There’s no doubt about it: milk is a major mainstay in the American diet. It’s considered an essential source of protein, iron, calcium and vitamin D. Pediatricians, who unfortunately aren’t taught about nutrition in medical school, recommend 12-20 ounces of whole milk per day to a baby who has weaned off of breast milk or formula. Why? Because, according to the National Dairy Council, it’s the only way our little ones can get proper amounts of calcium, minerals, and fat calories.
But over the last decade, there has been a huge growth in the number of authorities who advise against milk drinking for babies… so what’s the real deal, anyway? And what about those with milk allergies? Are those sweet little babes doomed to a state of malnutrition? If your child is allergic to milk, or it’s your personal choice not to give milk to your child, let the worrying stop here. There are many options that will provide even more optimal amounts of these nutrients than cow’s milk.
How to Get Calcium Without Dairy
Children ages 1-10 need approximately 600-800 mg of calcium per day. 1 cup of milk provides 180 mg, but many experts say only 20% of this can be absorbed by the body. Let’s see how milk stacks up against non-dairy alternatives, whose calcium has a much higher absorption rate in the body:
1 cup calcium-fortified orange juice: 300 mg
1 oz sesame seeds: 280 mg
3 oz salmon: 180 mg
1/2 cup collard greens: 180 mg
1/2 cup rhubarb: 174 mg
1/2 cup spinach: 130 mg
1/2 calcium-fortified cereal: 100-200 mg
1/2 cup kale: 90 mg
1/2 cup cooked beans: 75 mg
1 medium orange: 50 mg
1/2 cup broccoli: 47
So, what to feed a 1 year old? Fruits and veggies can be lightly steamed, pureed in the blender, and frozen into baby food trays to save money on even higher quality baby food than you can get at the store. Sesame seeds can be stirred into purees, yogurts, applesauce, etc. I’m sure you won’t have any problem getting them to drink fresh orange juice or eat organic, low-sugar cereal as a snack By the way, the above list is by no means comprehensive. I just wanted to give you a few good examples of foods with good calcium sources, to illustrate just how easy it is to get calcium in your diet without excessive dairy intake.
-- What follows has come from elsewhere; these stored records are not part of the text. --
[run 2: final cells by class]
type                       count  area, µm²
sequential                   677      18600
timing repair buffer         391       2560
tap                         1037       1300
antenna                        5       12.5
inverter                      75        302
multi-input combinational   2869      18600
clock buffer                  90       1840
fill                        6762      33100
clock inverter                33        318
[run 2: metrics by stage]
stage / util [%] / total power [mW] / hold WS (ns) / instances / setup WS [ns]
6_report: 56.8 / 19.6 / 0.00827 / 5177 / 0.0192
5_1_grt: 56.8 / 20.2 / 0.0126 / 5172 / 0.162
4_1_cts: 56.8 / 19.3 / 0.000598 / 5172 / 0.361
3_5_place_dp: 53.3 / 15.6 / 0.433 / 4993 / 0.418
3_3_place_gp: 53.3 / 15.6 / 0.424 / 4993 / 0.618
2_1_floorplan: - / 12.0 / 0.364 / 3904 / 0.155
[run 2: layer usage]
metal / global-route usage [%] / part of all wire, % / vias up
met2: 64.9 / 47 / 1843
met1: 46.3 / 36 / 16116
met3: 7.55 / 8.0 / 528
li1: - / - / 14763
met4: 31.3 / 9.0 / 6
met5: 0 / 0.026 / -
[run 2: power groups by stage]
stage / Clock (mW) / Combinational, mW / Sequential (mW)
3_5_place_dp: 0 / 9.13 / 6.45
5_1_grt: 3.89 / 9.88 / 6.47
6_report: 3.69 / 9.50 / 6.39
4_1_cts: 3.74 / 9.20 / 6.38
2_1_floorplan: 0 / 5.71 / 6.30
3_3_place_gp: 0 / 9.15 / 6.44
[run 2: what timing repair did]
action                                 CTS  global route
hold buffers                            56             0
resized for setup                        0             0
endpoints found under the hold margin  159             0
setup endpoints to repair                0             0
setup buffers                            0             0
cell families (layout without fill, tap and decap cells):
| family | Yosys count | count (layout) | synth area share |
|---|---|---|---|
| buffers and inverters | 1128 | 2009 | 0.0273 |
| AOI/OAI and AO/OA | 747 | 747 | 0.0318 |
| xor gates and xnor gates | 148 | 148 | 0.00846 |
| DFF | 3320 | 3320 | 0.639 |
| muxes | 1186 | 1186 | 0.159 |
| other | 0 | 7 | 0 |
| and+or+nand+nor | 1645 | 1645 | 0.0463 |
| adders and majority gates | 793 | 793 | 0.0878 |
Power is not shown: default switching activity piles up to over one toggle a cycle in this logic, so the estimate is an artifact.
Note: Please do not substitute soy milk for cow’s milk in your child’s diet. Some soy foods are appropriate (in their natural and fermented form: edamame, tempeh, tofu in moderation) but soy milk, soy protein powder, soy energy bars, etc are processed in such a way that they mimic estrogen in your body, which is especially harmful to children.
How to Get Enough Fat Without Dairy
Because they grow so quickly, small children need a lot of calories relative to their size, and plenty of healthy fats for immune system and brain development.
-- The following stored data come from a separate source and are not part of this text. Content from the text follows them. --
--- config.mk ---
export PLATFORM = sky130hd
export DESIGN_NAME = mcls_div
export DESIGN_NICKNAME = d
export VERILOG_FILES = /design/src/rtl/mcls_div.sv
export SDC_FILE = /design/constraint.sdc
export NUM_CORES = 2
export LEC_CHECK = 0
export ABC_CLOCK_PERIOD_IN_PS = 8450
export BUFFER_PORTS_ARGS = -buffer_cell sky130_fd_sc_hd__clkbuf_2
export CORE_MARGIN = 5
export CORE_UTILIZATION = 68
export DETAILED_ROUTE_END_ITERATION = 12
export GPL_TIMING_DRIVEN = 1
export PLACE_DENSITY_LB_ADDON = 0.3
export SKIP_CTS_REPAIR_TIMING = 1
export SYNTH_ARGS = -nofsm -noshare
export SYNTH_HDL_FRONTEND = slang
export SYNTH_SLANG_ARGS = --single-unit
--- constraint.sdc ---
create_clock -name clk -period 8.45 [get_ports clk]
set_input_delay 0.4225 -clock clk [delete_from_list [all_inputs] [get_ports clk]]
set_output_delay 0.4225 -clock clk [all_outputs]
set_load 0.1 [all_outputs]
--- src/rtl/mcls_div.sv ---
// pipelined restoring divider, one quotient bit per stage, with a tag carried alongside
`default_nettype none
module mcls_div #(
	parameter int NW = 32,
	parameter int DW = 16,
	parameter int SW = 1
) (
	input  wire logic          clk,
	input  wire logic          arst_n,
	input  wire logic          en,
	input  wire logic [NW-1:0] num,
	input  wire logic [DW-1:0] den,
	input  wire logic [SW-1:0] tag_i,
	output logic      [NW-1:0] quo,
	output logic      [SW-1:0] tag_o
);

	logic [DW-1:0] rem_s [1:NW];
	logic [NW-1:0] nq_s  [1:NW];
	logic [DW-1:0] den_s [1:NW];
	logic [SW-1:0] tag_s [1:NW];

	genvar k;
	for (k = 0; k < NW; k++) begin : g_stage
		logic [DW-1:0] rem_c;
		logic [NW-1:0] nq_c;
		logic [DW-1:0] den_c;
		logic [SW-1:0] tag_c;
		logic [DW:0]   trial;
		logic [DW+1:0] diff;

		if (k == 0) begin : g_first
			assign rem_c = '0;
			assign nq_c = num;
			assign den_c = den;
			assign tag_c = tag_i;
		end else begin : g_next
			assign rem_c = rem_s[k];
			assign nq_c = nq_s[k];
			assign den_c = den_s[k];
			assign tag_c = tag_s[k];
		end

		assign trial = {rem_c, nq_c[NW-1]};
		assign diff = {1'b0, trial} - {2'b00, den_c};

		always_ff @(posedge clk or negedge arst_n) begin
			if (!arst_n) begin
				tag_s[k+1] <= '0;
			end else if (en) begin
				tag_s[k+1] <= tag_c;
			end
		end

		always_ff @(posedge clk) begin
			if (en) begin
				if (!diff[DW+1]) begin
					rem_s[k+1] <= diff[DW-1:0];
					nq_s[k+1] <= {nq_c[NW-2:0], 1'b1};
				end else begin
					rem_s[k+1] <= trial[DW-1:0];
					nq_s[k+1] <= {nq_c[NW-2:0], 1'b0};
				end
				den_s[k+1] <= den_c;
			end
		end
	end

	assign quo = nq_s[NW];
	assign tag_o = tag_s[NW];

endmodule
`default_nettype wire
I know so many of us moms get concerned that our young child isn’t eating enough, because kids so often have weird appetite fluctuations, eating hardly anything for a few meals, then scarfing down a ton of food at the next meal. Because of this, frequent meals that have high nutrient and caloric density are important.
You can increase calories and healthy fats in many ways. Extra virgin olive oil can be added to mashed lentils or beans, or even to mashed potatoes. Coconut oil can be added to mashed sweet potatoes or melted over cooked root vegetables like carrots and squashes. Nut and seed purees can also add very healthy fats… tahini (sesame seed butter) and smooth almond butter are good options. (Whole nuts should be avoided until the age of 5, because of the risk of choking.) These are all examples of healthy essential fats. The fat content in cow’s milk is almost completely saturated fat, which is not an essential fat needed by the body.
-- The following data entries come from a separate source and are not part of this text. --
==> src/rtl/mcls_lane.sv <==
// one candidate lane: scales both targets by a factor and checks them against the windows
`default_nettype none
module mcls_lane #(
	parameter int SCALE_FRAC_BITS = 16
) (
	input  wire logic                            clk,
	input  wire logic                            en,
	input  wire logic signed [SCALE_FRAC_BITS+16:0] fac,
	input  wire logic                            ok,
	input  wire logic signed [15:0]              tgt_l,
	input  wire logic signed [15:0]              tgt_r,
	input  wire logic signed [15:0]              lo_l,
	input  wire logic signed [15:0]              hi_l,
	input  wire logic signed [15:0]              lo_r,
	input  wire logic signed [15:0]              hi_r,
	output logic                                 fits,
	output logic signed [15:0]                   v_l,
	output logic signed [15:0]                   v_r,
	output logic        [SCALE_FRAC_BITS+15:0]   gap
);

	localparam int FB = SCALE_FRAC_BITS;
	localparam int QW = FB + 16;
	localparam int FW = QW + 1;
	localparam int PW = FW + 16;

	localparam logic signed [FW:0] ONE = {{(FW-FB){1'b0}}, 1'b1, {FB{1'b0}}};
	localparam logic signed [PW-1:0] RND = {{(PW-FB){1'b0}}, 1'b1, {(FB-1){1'b0}}};

	logic signed [PW-1:0] prod_l_s1;
	logic signed [PW-1:0] prod_r_s1;
	logic        [QW-1:0] dist_s1;
	logic                 ok_s1;

	logic signed [FW:0]   fac_off;
	logic signed [FW:0]   fac_abs;
	logic signed [PW-1:0] sum_l;
	logic signed [PW-1:0] sum_r;
	logic signed [PW-1:0] sc_l;
	logic signed [PW-1:0] sc_r;
	logic                 in_l;
	logic                 in_r;

	logic                 fits_s2;
	logic signed [15:0]   v_l_s2;
	logic signed [15:0]   v_r_s2;
	logic        [QW-1:0] dist_s2;

	assign fac_off = (FW+1)'(fac) - ONE;
	assign fac_abs = fac_off[FW] ? -fac_off : fac_off;

	always_ff @(posedge clk) begin
		if (en) begin
			prod_l_s1 <= PW'(tgt_l) * PW'(fac);
			prod_r_s1 <= PW'(tgt_r) * PW'(fac);
			dist_s1 <= fac_abs[QW-1:0];
			ok_s1 <= ok;
		end
	end

	// round to nearest, ties up
	assign sum_l = prod_l_s1 + RND;
	assign sum_r = prod_r_s1 + RND;
	assign sc_l = sum_l >>> FB;
	assign sc_r = sum_r >>> FB;
	assign in_l = (sc_l >= PW'(lo_l)) && (sc_l <= PW'(hi_l));
	assign in_r = (sc_r >= PW'(lo_r)) && (sc_r <= PW'(hi_r));

	always_ff @(posedge clk) begin
		if (en) begin
			fits_s2 <= ok_s1 && in_l && in_r;
			v_l_s2 <= sc_l[15:0];
			v_r_s2 <= sc_r[15:0];
			dist_s2 <= dist_s1;
		end
	end

	assign fits = fits_s2;
	assign v_l = v_l_s2;
	assign v_r = v_r_s2;
	assign gap = dist_s2;

endmodule
`default_nettype wire

==> config.mk <==
export PLATFORM = sky130hd
export DESIGN_NAME = mcls_lane
export DESIGN_NICKNAME = d
export VERILOG_FILES = /design/src/rtl/mcls_lane.sv
export SDC_FILE = /design/constraint.sdc
export NUM_CORES = 2
export LEC_CHECK = 0
export BUFFER_PORTS_ARGS = -buffer_cell sky130_fd_sc_hd__buf_4
export CAP_MARGIN = 20
export CORE_MARGIN = 2
export CORE_UTILIZATION = 24
export DETAILED_ROUTE_END_ITERATION = 10
export HOLD_SLACK_MARGIN = 0.08
export PLACE_DENSITY = 0.41
export REMOVE_ABC_BUFFERS = 1
export SLEW_MARGIN = 20
export SYNTH_ARGS = -nofsm -noshare
export SYNTH_HDL_FRONTEND = slang
export SYNTH_SLANG_ARGS = --single-unit
==> constraint.sdc <==
create_clock -name clk -period 21 [get_ports clk]
set_clock_uncertainty 0.15 [all_clocks]
set_input_delay 6.3 -clock clk [delete_from_list [all_inputs] [get_ports clk]]
set_output_delay 6.3 -clock clk [all_outputs]
set_load 0.02 [all_outputs]
==> reports/qor.tcl <==
set qor(horizontal_die_dimension_um) 444
set qor(htree_levels) 4
set qor(cp_max_fo) 35
set qor(worstMarginPinSlew_ns) 0.980
set qor(start_util) 0.241
set qor(last_weighted_congestion_value_of_the_routability_driven_placer) 0.794
set qor(synthesis.area_per_instance_um2) 9.20
set qor(cts_setup_buffers) 0
set qor(critical_path.n_buffers_inverters) 6
set qor(maxClockFrequency_ghz) 0.0779
set qor(post_cts_clock_slew_at_the_launch_and_capture_registers_of_the_worst_setup_and_hold_paths_ns) 0.08
set qor(slowest_cp_cell) {sky130_fd_sc_hd__a221oi_1}
set qor(cp_data_required_time_ns) 21.14
set qor(cts_hold_repair.buffers) 0
set qor(detail_route.wl_per_cell_um) 17.0
set qor(multiInputGateArea_um2) 35900
set qor(wire_length_reported_by_the_detailed_router_mm) 129
set qor(ys_top_cells_by_area) {sky130_fd_sc_hd__fa_1, sky130_fd_sc_hd__edfxtp_1, sky130_fd_sc_hd__inv_1}
set qor(grt_pass1_wl_mm) 208
set qor(synth.top_cells.by_count) {sky130_fd_sc_hd__inv_1, sky130_fd_sc_hd__fa_1, sky130_fd_sc_hd__nand2_1, sky130_fd_sc_hd__and2_1, sky130_fd_sc_hd__ha_1}
set qor(initial_antenna_violation_count) 8
set qor(area_growth_syn_to_layout_pct) 9.51
set qor(grt_pass1_vias) 36000
set qor(clock_tree.root_cell) {sky130_fd_sc_hd__clkbuf_16}
set qor(std_cell_rows) 161
set qor(clock_latency_on_the_worst_skew_pair_ns) 0.54
set qor(criticalPathCategory) {in2reg}
set qor(cp_top_family) {adder cells}
set qor(synth_top_area_frac) 0.431
set qor(num_clock_sinks) 166
set qor(max-slew-margin-rel) 0.347
set qor(synth_area_leader_cell) {sky130_fd_sc_hd__fa_1}
set qor(synth_enable_flop_cells) 166
set qor(fin_hold_ws_ns) 0.271
set qor(dominantRegCellSynth) {sky130_fd_sc_hd__edfxtp_1}
set qor(largest_net_degree_at_the_start_of_global_routing) 98
set qor(io_buffer_count) 196
set qor(tritoncts.num_buffers) 17
set qor(layout.nets) 6524
set qor(cts_tree) {yes}
set qor(arrival_ns) 12.97
set qor(synth-seq-cells) 166
set qor(detailroute.via_count) 32700
set qor(floorplan.core_area_um2) 192000
set qor(layout_worst_path_cycle_share) 0.611
set qor(crit_chain) {buf_4, nand2_1, fa_1, inv_1, fa_1, inv_1, fa_1, inv_1, fa_1, fa_1, inv_1, fa_1, inv_1, ha_1, nand3_1, a211oi_1, a221oi_2, a221oi_1, nor2_1, o21ai_1, nand4_1, o21bai_1, xor2_1}
set qor(filler_cell_count) 20800
set qor(period_needed_ns) 12.83
set qor(syn_inst) 5046
set qor(grtUsageTotal) 0.136
set qor(worst_setup_path_end_kind) {flip-flop}
set qor(final_hold_violations) 0
set qor(max-cap-violations) 0
set qor(timing.final.max_slew_violations) 0
set qor(dr.first_iter.drc_count) 1372
set qor(yosysUniqueCellTypes) 76
set qor(hold_path.class) {reg2reg}
set qor(post-synth-top-count-cell) {sky130_fd_sc_hd__inv_1}
set qor(post_cts_resize_count) 0
set qor(clockBufferDepth) 2
set qor(critPathMaxStageDelay_ns) 0.80
set qor(post-route-drc-count) 0
set qor(ff_latch_area_um2) 4980
set qor(layout.core_utilization) 0.264
set qor(dieArea_um2) 197000
set qor(setup.worst_path.start_class) {input pin}
set qor(ant_nets) 0
set qor(run_status) {completed}
set qor(crit_path_frequent_cell) {sky130_fd_sc_hd__fa_1}
set qor(portion_of_the_post_synthesis_area_used_by_sequential_elements) 0.107
set qor(avgViaCountPerCell) 4.32
set qor(synth_warnings) 0
set qor(gr-total-overflow) 0
set qor(final-setup-viol-count) 0
set qor(drive_above_1_share) 0.0521
set qor(floorplan.die.height_um) 444
set qor(hpwlAfterDp_mm) 102
set qor(design.portCount) 197
set qor(synthArstFlopShare) 0
set qor(placement_cell_area_um2) 50200
set qor(setup_repair_after_global_routing_missed_its_margin) {no}
set qor(netlist_area_um2) 46400
set qor(finalInstanceArea_um2) 50800
set qor(drt_pass1_iterations) 5
set qor(fin_setup_tns_ns) 0
## sequential cells by signal, summed over array words and instances (netlist names)
signal,flops
v_r,16
dist_s1,32
prod_l_s1,34
fits,1
gap,32
prod_r_s1,34
ok_s1,1
v_l,16
## through the flow
stage	cells	setup WS, ns
6_report	7572	8.17
5_1_grt	7572	7.65
4_1_cts	7570	8.25
3_5_place_dp	7538	7.66
3_3_place_gp	7538	7.69
2_1_floorplan	4812	8.72
## cell type report
class | count | area share
Multi-Input combinational cell | 3416 | 0.707
Sequential cell | 166 | 0.0981
Inverter | 1230 | 0.0909
Tap cell | 2526 | 0.0622
Timing Repair Buffer | 200 | 0.0297
Clock buffer | 17 | 0.00837
Clock inverter | 15 | 0.00416
Antenna cell | 2 | 0.0000985
## per-layer routing
metal | up-vias | GRT usage | routed length (µm)
met5 | - | 0 | 46
met1 | 17100 | 0.181 | 58500
met2 | 404 | 0.234 | 63400
met4 | 10 | 0.0372 | 3030
met3 | 98 | 0.0141 | 3720
li1 | 15100 | - | -
## worst paths after layout
kind	from	endpoint	slack (ns)	cells past startpoint
setup reg to reg	prod_r_s1[17]	fits	16.40	17
hold reg to reg	dist_s1[26]	gap[26]	0.27	0
setup / recovery	fac[7]	prod_l_s1[47]	8.17	23
hold / removal	dist_s1[26]	gap[26]	0.27	0
## placed cells by master, fill, tap and decap left out, types with 12 or more instances in the layout
cell type                   netlist  layout
sky130_fd_sc_hd__a21o_1          63      63
sky130_fd_sc_hd__a21oi_1        127     127
sky130_fd_sc_hd__and2_1         427     427
sky130_fd_sc_hd__and3_1          34      34
sky130_fd_sc_hd__buf_4            1     199
sky130_fd_sc_hd__clkbuf_16        0      17
sky130_fd_sc_hd__edfxtp_1       166     166
sky130_fd_sc_hd__fa_1           998     998
sky130_fd_sc_hd__ha_1           363     363
sky130_fd_sc_hd__inv_1         1230    1230
sky130_fd_sc_hd__nand2_1        669     669
sky130_fd_sc_hd__nand2b_1        17      17
sky130_fd_sc_hd__nand3_1         42      42
sky130_fd_sc_hd__nand4_1         55      55
sky130_fd_sc_hd__nor2_1         143     142
sky130_fd_sc_hd__nor2b_1         15      15
sky130_fd_sc_hd__nor3_1          23      22
sky130_fd_sc_hd__o21a_1          12      12
sky130_fd_sc_hd__o21ai_0         78      78
sky130_fd_sc_hd__o21bai_1        15      15
sky130_fd_sc_hd__xnor2_1        134     134
sky130_fd_sc_hd__xor2_1          52      52
## logic make-up (layout without fill, tap and decap cells)
family                     count (synthesis)  count (layout)  synth area share
DFF                                      166             166             0.107
AOI/OAI and AO/OA                        396             396            0.0547
other                                      0               2                 0
muxes                                      1               1          0.000216
adders and majority gates               1361            1361             0.528
xor gates and xnor gates                 186             186            0.0351
and+or+nand+nor                         1472            1472             0.155
buffers and inverters                   1464            1462             0.119
Power is not shown: default switching activity piles up to over one toggle a cycle in this logic, so the estimate is an artifact.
The idea that a baby MUST wean from breast milk or formula straight to cow’s milk is a fallacy. Cow’s milk is molecularly very different than human milk. The protein, calcium, phosphorus, iron, and essential fatty acids are digested differently. Early feeding of human babies on cow’s milk is known to increase the likelihood of developing a cow’s milk allergy, which affects 1 in 10 babies now. Common symptoms include diarrhea, vomiting, colic, eczema, hives, bronchitis, asthma, ear infections, and sleeplessness. If your baby has 2 or 3 of these symptoms, there’s a good chance it’s a milk sensitivity. The easiest way to confirm this without invasive testing is to take your child off milk for 2 weeks and pay close attention to disappearing symptoms.
Good dairy alternatives are almond milk, other nut milks, coconut milk, etc. Your baby doesn’t need 20 ounces of these per day, but they’re okay for drinking or adding to meals when you would otherwise add dairy. Once your baby is 12 months old, her liquid intake can come from breast milk, clean water, fresh juices, or alternative milks.